= Beginning of Section =
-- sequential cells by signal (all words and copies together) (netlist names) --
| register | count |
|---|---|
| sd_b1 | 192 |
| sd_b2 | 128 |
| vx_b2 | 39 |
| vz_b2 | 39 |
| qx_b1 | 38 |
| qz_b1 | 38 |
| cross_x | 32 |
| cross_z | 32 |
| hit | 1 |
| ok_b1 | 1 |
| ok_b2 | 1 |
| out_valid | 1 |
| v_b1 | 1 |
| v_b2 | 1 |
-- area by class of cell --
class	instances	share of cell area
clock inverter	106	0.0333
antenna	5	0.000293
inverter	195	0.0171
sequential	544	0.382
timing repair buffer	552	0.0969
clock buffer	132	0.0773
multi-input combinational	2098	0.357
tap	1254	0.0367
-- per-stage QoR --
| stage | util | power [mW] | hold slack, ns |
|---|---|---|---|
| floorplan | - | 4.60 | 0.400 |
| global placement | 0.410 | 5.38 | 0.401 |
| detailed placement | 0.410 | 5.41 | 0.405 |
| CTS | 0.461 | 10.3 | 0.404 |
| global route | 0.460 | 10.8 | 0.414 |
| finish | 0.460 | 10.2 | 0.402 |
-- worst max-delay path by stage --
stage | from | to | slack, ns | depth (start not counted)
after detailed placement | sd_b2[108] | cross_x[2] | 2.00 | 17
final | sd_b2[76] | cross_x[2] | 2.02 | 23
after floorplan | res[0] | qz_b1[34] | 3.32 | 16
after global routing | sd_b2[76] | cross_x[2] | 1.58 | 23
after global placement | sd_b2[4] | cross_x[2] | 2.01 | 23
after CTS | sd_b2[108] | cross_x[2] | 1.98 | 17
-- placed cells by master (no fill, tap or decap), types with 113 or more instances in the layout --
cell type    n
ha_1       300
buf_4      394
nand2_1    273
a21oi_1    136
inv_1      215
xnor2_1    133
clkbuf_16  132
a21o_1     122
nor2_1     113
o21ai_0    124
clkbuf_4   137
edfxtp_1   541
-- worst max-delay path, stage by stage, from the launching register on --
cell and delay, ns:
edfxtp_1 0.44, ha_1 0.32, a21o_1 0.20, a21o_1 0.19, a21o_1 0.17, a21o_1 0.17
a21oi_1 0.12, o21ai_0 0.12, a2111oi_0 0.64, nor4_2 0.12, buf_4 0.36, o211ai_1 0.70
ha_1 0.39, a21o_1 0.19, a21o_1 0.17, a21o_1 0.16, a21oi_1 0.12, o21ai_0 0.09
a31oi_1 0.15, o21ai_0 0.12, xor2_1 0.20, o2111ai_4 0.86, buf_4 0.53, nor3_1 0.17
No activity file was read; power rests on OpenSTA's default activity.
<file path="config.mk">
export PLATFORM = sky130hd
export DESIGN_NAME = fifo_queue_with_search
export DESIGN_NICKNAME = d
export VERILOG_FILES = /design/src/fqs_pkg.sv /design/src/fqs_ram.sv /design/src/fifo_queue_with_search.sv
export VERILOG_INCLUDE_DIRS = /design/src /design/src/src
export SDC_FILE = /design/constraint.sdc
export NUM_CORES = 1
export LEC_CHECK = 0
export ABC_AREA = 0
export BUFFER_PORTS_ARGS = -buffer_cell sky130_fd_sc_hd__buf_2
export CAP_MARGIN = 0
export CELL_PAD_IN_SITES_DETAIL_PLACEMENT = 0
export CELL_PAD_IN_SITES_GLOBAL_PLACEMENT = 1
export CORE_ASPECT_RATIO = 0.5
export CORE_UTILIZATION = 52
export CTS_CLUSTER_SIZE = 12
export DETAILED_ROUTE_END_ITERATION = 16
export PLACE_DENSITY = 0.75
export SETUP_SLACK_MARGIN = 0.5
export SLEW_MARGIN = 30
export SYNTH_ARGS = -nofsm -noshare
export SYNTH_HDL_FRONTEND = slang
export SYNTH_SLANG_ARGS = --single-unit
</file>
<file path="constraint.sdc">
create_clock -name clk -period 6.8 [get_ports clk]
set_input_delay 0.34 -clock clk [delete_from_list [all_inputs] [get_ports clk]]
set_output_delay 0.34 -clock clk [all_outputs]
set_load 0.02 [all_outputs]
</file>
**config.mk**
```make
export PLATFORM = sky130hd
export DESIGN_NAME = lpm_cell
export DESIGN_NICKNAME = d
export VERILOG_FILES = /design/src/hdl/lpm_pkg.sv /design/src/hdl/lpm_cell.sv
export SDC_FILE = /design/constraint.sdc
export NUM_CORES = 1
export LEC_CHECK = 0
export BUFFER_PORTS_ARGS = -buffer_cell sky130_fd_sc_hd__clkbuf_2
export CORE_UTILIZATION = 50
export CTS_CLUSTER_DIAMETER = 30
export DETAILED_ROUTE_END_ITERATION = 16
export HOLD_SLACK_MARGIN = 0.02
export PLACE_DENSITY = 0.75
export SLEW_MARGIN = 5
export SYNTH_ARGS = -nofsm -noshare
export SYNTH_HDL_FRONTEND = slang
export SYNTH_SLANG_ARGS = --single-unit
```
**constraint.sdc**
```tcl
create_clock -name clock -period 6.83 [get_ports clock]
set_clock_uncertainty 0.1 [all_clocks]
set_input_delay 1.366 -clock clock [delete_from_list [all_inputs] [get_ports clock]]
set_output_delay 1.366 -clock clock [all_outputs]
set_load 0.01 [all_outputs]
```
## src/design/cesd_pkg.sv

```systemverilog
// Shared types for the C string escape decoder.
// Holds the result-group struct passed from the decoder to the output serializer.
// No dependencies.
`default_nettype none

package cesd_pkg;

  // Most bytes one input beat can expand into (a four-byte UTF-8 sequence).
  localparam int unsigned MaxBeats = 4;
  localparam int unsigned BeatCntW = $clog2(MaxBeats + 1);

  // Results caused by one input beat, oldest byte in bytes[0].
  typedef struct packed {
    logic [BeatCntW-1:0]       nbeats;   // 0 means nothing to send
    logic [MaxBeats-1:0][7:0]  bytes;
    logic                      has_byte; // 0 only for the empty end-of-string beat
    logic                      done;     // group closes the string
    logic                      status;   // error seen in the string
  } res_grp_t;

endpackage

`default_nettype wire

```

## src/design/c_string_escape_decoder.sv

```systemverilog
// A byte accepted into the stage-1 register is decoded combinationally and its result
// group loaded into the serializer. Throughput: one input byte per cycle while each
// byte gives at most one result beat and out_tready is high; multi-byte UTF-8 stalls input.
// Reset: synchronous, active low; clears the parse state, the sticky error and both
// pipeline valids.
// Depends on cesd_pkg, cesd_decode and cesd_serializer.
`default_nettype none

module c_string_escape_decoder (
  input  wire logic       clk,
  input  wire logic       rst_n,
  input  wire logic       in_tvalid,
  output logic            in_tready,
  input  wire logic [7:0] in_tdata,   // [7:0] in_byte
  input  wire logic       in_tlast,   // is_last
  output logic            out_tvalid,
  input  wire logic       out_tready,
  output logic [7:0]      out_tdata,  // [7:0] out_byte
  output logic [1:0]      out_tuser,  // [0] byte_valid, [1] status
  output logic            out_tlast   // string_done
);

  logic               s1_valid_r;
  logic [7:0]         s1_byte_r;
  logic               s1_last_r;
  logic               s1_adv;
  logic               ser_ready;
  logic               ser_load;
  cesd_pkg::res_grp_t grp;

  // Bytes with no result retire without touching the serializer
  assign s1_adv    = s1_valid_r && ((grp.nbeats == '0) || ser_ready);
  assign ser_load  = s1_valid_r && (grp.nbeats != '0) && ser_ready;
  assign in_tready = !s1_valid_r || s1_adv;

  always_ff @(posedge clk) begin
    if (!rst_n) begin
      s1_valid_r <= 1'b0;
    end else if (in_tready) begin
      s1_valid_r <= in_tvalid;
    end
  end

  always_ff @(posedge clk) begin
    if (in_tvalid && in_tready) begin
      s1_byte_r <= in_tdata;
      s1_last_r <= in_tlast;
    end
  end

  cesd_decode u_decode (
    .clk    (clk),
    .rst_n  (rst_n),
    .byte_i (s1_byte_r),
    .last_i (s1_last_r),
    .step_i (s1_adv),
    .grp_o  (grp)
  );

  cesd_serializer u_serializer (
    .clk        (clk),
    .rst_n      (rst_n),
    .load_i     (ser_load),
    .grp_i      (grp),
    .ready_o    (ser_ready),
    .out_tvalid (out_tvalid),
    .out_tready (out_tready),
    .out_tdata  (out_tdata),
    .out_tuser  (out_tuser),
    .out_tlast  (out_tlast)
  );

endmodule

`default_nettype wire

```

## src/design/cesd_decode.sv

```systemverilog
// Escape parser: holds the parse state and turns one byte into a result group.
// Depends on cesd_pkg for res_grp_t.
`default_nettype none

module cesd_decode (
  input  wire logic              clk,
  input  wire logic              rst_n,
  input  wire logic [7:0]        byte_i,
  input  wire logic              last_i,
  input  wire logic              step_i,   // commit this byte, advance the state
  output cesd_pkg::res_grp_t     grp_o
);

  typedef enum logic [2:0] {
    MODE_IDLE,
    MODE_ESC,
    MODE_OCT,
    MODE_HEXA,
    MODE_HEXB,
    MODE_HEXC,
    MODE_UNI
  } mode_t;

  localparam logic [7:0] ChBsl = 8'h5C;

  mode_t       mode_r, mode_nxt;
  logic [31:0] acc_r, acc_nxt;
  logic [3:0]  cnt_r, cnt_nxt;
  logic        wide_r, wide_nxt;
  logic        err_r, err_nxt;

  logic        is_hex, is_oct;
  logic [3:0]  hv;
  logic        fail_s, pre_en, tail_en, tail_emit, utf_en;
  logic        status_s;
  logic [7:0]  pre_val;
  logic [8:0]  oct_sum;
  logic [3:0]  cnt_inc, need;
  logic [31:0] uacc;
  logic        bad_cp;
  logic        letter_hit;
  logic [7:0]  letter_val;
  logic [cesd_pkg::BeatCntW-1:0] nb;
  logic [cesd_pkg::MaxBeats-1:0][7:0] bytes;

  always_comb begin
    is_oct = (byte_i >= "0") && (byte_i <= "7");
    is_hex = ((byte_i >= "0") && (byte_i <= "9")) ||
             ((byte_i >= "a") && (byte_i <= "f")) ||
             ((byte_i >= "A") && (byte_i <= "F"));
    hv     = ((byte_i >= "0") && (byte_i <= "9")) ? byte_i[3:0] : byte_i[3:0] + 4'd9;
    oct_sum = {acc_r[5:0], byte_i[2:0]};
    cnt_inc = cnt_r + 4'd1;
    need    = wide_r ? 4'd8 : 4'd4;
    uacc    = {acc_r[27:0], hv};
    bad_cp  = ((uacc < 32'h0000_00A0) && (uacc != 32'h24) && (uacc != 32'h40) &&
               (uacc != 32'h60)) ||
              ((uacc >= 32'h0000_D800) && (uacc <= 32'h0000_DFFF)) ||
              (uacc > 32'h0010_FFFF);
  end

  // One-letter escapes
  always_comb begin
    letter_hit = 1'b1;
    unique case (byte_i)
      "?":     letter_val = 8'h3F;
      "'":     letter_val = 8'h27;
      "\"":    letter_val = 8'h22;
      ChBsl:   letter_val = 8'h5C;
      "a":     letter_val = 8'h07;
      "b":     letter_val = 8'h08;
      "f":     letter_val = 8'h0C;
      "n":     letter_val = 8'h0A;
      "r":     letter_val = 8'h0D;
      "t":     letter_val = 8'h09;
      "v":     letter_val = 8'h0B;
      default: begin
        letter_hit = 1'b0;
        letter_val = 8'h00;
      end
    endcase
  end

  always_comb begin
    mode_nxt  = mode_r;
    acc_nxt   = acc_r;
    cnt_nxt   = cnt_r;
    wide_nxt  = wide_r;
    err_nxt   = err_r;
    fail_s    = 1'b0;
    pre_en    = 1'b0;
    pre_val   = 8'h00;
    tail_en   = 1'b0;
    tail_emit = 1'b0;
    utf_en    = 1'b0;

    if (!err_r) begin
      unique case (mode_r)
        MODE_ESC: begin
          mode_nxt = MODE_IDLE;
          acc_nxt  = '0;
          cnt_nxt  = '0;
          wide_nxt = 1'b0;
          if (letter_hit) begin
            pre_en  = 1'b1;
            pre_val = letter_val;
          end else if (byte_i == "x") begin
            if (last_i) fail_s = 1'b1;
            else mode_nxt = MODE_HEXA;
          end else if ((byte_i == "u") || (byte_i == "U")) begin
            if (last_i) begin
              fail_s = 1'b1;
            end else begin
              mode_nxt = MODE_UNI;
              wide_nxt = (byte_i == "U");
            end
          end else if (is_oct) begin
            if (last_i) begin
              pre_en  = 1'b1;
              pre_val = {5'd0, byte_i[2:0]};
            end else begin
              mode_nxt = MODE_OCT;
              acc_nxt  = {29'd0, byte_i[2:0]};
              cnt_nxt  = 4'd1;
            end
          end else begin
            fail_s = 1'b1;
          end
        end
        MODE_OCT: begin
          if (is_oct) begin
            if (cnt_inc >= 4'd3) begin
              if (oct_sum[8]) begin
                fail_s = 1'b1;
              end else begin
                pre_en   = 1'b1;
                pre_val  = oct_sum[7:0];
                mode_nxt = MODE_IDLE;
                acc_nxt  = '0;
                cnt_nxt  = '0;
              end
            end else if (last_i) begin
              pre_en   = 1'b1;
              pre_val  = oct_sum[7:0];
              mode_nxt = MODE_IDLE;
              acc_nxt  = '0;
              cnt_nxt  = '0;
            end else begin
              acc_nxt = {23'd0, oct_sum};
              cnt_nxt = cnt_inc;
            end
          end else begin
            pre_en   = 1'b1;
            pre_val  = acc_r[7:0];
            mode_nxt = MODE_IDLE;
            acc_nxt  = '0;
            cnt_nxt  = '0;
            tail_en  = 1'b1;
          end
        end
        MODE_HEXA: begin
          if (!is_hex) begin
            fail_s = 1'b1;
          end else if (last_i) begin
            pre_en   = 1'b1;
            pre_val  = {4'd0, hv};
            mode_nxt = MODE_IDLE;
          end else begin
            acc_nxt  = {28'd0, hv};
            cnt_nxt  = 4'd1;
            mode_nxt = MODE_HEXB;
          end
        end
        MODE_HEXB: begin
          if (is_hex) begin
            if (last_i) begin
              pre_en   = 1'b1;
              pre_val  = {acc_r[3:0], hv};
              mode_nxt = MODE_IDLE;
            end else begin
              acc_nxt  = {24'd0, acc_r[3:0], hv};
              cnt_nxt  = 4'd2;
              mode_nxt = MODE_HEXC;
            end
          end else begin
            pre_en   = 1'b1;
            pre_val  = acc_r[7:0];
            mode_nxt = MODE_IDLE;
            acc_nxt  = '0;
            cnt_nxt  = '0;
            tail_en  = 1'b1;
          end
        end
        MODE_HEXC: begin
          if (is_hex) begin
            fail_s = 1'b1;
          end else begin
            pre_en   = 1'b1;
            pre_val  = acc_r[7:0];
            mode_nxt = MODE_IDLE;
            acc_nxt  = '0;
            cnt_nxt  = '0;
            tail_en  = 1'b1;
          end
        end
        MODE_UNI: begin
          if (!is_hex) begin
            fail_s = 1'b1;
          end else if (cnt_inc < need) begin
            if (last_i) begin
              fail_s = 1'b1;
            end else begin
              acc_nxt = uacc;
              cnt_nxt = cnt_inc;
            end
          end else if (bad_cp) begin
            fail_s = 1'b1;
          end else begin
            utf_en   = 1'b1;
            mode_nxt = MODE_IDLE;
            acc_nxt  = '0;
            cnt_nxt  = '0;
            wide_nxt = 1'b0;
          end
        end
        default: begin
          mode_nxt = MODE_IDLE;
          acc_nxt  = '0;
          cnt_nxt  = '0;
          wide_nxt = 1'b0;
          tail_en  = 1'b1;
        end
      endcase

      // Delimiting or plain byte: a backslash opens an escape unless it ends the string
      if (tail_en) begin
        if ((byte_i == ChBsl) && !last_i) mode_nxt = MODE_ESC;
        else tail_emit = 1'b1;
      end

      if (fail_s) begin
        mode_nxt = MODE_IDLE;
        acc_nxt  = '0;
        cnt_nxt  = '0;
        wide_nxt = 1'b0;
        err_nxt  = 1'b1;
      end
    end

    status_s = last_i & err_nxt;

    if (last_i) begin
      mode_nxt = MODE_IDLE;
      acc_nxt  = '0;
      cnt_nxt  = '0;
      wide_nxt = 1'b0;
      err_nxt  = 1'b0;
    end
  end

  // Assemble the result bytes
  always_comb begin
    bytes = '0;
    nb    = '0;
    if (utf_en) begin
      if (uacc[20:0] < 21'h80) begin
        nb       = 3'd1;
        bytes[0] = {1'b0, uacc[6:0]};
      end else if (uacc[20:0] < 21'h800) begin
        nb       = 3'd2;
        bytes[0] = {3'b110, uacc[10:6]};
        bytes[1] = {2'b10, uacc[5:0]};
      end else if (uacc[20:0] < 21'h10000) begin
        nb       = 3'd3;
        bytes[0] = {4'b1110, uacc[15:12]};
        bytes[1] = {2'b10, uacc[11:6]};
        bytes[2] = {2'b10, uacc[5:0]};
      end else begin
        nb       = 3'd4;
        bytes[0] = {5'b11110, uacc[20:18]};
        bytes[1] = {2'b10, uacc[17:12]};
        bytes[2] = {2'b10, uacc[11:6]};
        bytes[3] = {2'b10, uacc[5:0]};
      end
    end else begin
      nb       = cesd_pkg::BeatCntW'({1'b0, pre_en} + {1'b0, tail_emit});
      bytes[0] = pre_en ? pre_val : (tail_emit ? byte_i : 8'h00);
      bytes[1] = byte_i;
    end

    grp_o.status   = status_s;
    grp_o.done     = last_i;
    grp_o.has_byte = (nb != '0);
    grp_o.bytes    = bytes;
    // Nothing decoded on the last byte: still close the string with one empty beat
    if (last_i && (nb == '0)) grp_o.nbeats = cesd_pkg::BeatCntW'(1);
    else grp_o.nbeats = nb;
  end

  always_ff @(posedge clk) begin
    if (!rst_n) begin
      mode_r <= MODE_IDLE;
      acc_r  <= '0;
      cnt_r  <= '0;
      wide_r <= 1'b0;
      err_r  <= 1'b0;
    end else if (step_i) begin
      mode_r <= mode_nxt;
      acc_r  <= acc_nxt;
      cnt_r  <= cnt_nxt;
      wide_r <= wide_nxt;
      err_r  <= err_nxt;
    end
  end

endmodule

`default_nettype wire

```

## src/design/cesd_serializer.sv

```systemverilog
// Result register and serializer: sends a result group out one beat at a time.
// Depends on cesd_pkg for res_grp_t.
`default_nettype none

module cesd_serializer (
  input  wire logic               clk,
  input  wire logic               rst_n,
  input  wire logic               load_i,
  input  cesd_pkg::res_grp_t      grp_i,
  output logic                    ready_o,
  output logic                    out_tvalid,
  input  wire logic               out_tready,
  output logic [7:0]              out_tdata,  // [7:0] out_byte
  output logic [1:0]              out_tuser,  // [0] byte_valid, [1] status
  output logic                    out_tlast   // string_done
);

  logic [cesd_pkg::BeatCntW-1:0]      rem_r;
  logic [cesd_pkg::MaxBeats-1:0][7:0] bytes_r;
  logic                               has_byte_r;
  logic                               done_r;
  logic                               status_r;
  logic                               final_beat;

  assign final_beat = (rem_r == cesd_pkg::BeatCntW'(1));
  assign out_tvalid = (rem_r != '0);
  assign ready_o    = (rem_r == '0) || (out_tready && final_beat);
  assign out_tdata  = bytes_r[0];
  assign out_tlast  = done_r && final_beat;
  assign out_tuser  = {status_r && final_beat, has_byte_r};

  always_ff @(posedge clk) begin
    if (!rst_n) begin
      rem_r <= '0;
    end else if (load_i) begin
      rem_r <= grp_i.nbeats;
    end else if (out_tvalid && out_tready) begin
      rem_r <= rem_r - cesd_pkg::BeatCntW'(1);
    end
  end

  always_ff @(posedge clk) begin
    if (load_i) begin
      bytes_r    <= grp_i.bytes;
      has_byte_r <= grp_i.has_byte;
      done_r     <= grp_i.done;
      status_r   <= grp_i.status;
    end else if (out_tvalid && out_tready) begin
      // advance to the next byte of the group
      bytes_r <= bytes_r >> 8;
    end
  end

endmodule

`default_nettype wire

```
= End of Section =
__What the task asks__.
Only one stretch of the data above is needed. Restate it word for word, from the line containing "ha_1 0.39, a21o_1" through the line containing "a31oi_1 0.15, o21ai_0", both ends included.

__Exercise answer__.
ha_1 0.39, a21o_1 0.19, a21o_1 0.17, a21o_1 0.16, a21oi_1 0.12, o21ai_0 0.09
a31oi_1 0.15, o21ai_0 0.12, xor2_1 0.20, o2111ai_4 0.86, buf_4 0.53, nor3_1 0.17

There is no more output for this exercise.